[INPUT DATA — start]
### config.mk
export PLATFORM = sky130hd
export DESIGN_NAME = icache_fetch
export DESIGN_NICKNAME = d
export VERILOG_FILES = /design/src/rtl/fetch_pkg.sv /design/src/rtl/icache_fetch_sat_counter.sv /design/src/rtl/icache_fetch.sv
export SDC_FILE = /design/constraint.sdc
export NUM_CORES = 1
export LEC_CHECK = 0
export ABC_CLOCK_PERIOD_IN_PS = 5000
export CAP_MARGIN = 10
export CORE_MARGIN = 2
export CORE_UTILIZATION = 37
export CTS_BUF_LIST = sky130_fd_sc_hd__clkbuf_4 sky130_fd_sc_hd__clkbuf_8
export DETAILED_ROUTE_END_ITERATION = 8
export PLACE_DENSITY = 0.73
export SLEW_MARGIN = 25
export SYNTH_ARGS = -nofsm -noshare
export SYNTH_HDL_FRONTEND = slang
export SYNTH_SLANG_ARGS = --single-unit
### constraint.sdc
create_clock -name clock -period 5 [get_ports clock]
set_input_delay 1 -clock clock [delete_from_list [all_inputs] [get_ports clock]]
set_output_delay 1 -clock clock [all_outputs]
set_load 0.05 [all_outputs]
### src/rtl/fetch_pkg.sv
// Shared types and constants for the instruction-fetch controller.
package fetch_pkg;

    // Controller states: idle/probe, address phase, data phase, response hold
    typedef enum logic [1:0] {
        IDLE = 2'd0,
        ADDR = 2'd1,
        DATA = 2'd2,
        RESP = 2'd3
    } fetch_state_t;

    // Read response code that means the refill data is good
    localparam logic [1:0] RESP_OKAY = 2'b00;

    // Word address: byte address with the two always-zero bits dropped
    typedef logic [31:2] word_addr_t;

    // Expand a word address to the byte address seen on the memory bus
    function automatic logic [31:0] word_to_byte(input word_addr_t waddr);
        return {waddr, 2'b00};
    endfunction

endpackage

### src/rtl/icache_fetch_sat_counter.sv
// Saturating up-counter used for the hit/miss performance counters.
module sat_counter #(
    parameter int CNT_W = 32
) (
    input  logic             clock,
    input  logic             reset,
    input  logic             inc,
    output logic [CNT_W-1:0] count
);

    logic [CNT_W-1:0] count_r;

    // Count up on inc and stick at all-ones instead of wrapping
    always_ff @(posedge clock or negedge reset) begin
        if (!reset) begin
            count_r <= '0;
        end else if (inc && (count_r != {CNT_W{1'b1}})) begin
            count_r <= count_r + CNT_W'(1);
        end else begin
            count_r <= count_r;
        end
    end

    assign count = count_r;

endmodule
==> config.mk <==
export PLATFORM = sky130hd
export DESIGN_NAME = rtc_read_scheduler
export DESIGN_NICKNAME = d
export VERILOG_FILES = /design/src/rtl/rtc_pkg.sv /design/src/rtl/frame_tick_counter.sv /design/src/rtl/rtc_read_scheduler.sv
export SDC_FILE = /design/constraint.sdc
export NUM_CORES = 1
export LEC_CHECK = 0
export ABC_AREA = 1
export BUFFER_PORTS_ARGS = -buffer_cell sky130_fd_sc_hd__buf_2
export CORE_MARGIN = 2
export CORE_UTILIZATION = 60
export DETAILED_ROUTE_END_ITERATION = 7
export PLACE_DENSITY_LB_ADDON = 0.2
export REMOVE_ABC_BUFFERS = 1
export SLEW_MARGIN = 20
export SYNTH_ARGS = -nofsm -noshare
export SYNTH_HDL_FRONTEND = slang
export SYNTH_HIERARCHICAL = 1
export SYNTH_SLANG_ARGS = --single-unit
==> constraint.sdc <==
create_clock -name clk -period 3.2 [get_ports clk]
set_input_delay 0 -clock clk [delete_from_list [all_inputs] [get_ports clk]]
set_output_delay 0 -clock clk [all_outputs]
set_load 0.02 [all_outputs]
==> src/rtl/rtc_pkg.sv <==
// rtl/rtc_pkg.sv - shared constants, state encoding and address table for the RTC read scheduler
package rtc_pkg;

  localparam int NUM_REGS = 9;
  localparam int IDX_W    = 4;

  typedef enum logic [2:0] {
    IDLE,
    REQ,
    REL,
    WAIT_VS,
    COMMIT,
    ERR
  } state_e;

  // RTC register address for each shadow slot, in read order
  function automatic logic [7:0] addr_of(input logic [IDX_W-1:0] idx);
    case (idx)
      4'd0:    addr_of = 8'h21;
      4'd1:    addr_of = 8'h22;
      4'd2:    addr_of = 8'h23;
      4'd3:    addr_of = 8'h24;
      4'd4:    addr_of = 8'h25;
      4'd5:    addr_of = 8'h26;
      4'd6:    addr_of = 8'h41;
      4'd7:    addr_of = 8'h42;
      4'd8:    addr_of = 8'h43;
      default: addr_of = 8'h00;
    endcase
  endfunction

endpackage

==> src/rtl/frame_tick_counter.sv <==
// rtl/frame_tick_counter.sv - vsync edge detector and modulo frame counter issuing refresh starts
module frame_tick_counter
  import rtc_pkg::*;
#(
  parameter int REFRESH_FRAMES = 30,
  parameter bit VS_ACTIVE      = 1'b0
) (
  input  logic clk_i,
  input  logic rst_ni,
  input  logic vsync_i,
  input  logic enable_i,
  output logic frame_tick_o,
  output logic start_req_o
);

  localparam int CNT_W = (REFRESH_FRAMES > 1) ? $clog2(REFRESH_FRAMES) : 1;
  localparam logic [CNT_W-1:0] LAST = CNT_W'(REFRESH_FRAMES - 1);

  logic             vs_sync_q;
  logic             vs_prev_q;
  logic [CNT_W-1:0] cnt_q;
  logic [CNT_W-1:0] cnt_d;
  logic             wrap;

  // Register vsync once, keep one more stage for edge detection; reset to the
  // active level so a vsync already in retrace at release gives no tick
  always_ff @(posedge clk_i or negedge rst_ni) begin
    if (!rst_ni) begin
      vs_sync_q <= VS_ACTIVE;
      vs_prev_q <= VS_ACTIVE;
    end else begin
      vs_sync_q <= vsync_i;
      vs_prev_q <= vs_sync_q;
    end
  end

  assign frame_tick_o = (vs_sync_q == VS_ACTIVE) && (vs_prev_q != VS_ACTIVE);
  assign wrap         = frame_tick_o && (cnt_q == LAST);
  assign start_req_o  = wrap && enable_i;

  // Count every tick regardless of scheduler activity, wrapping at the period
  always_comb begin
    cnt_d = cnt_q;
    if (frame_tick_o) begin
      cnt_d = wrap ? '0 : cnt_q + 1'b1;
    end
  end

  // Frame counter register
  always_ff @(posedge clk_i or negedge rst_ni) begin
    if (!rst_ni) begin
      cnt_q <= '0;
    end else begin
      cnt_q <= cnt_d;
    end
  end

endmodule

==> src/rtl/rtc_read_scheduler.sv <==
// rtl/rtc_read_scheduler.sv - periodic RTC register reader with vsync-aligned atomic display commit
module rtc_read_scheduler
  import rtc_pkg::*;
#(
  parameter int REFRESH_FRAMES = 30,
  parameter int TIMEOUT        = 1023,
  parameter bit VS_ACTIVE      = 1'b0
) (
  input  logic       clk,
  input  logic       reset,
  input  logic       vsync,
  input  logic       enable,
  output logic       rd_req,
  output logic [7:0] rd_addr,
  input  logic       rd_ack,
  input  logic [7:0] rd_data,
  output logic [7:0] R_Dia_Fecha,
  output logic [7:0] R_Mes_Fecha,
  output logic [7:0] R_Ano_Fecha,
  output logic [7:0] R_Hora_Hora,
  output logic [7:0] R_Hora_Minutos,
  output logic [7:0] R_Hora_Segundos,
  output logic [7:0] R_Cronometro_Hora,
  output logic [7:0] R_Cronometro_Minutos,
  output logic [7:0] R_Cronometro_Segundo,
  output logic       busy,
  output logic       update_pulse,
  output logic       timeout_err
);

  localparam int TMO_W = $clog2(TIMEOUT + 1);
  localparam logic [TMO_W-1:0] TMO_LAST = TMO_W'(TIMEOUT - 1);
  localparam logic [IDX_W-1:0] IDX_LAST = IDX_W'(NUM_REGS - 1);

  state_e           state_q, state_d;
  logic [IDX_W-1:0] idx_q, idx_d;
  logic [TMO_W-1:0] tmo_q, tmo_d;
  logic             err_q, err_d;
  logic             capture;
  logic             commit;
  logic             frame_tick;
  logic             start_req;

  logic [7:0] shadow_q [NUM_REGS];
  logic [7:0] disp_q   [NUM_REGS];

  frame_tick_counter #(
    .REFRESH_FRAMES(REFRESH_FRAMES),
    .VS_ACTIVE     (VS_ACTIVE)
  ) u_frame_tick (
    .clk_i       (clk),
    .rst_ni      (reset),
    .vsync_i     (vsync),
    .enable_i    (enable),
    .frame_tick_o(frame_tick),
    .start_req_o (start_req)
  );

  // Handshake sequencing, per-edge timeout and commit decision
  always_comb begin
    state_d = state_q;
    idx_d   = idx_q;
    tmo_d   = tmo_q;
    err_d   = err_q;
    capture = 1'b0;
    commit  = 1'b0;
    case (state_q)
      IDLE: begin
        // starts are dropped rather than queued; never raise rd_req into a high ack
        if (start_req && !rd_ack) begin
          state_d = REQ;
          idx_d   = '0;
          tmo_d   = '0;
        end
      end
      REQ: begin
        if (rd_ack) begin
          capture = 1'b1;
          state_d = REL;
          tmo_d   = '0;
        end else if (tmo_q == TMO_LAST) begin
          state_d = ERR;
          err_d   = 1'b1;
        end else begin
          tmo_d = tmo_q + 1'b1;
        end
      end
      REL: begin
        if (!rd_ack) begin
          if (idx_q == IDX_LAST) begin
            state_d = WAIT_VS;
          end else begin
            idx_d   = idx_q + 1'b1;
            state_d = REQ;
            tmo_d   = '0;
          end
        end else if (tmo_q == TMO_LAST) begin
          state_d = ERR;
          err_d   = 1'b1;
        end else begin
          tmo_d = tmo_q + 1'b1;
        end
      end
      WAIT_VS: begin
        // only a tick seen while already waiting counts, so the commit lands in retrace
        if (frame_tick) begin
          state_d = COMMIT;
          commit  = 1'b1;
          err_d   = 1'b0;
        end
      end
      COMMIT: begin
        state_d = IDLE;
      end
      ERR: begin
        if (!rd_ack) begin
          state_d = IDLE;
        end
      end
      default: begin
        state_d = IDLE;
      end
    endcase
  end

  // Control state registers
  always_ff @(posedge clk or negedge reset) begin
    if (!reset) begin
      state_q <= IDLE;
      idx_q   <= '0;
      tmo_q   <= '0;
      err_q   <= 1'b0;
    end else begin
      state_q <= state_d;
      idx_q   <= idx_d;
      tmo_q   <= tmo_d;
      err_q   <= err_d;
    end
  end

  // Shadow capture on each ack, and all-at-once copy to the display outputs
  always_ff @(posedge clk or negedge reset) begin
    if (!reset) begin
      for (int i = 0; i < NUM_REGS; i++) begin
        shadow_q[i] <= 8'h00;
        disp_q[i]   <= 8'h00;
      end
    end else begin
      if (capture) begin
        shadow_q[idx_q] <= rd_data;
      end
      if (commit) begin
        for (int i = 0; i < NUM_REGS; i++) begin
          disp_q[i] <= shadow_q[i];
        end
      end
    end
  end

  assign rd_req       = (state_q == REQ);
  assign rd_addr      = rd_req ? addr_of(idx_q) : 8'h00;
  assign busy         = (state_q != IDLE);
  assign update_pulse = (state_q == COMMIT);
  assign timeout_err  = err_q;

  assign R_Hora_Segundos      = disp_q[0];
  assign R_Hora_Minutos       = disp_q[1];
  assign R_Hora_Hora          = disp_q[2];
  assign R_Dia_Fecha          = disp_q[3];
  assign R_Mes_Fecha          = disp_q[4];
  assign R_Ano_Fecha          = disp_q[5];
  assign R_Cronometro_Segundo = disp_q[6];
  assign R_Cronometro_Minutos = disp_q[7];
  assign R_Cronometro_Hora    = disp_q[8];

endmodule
[INPUT DATA — finish]
EXERCISE
Your answer must be the lines from the first line of the records through the line containing "### constraint.sdc", copied exactly.

YOUR RESPONSE
### config.mk
export PLATFORM = sky130hd
export DESIGN_NAME = icache_fetch
export DESIGN_NICKNAME = d
export VERILOG_FILES = /design/src/rtl/fetch_pkg.sv /design/src/rtl/icache_fetch_sat_counter.sv /design/src/rtl/icache_fetch.sv
export SDC_FILE = /design/constraint.sdc
export NUM_CORES = 1
export LEC_CHECK = 0
export ABC_CLOCK_PERIOD_IN_PS = 5000
export CAP_MARGIN = 10
export CORE_MARGIN = 2
export CORE_UTILIZATION = 37
export CTS_BUF_LIST = sky130_fd_sc_hd__clkbuf_4 sky130_fd_sc_hd__clkbuf_8
export DETAILED_ROUTE_END_ITERATION = 8
export PLACE_DENSITY = 0.73
export SLEW_MARGIN = 25
export SYNTH_ARGS = -nofsm -noshare
export SYNTH_HDL_FRONTEND = slang
export SYNTH_SLANG_ARGS = --single-unit
### constraint.sdc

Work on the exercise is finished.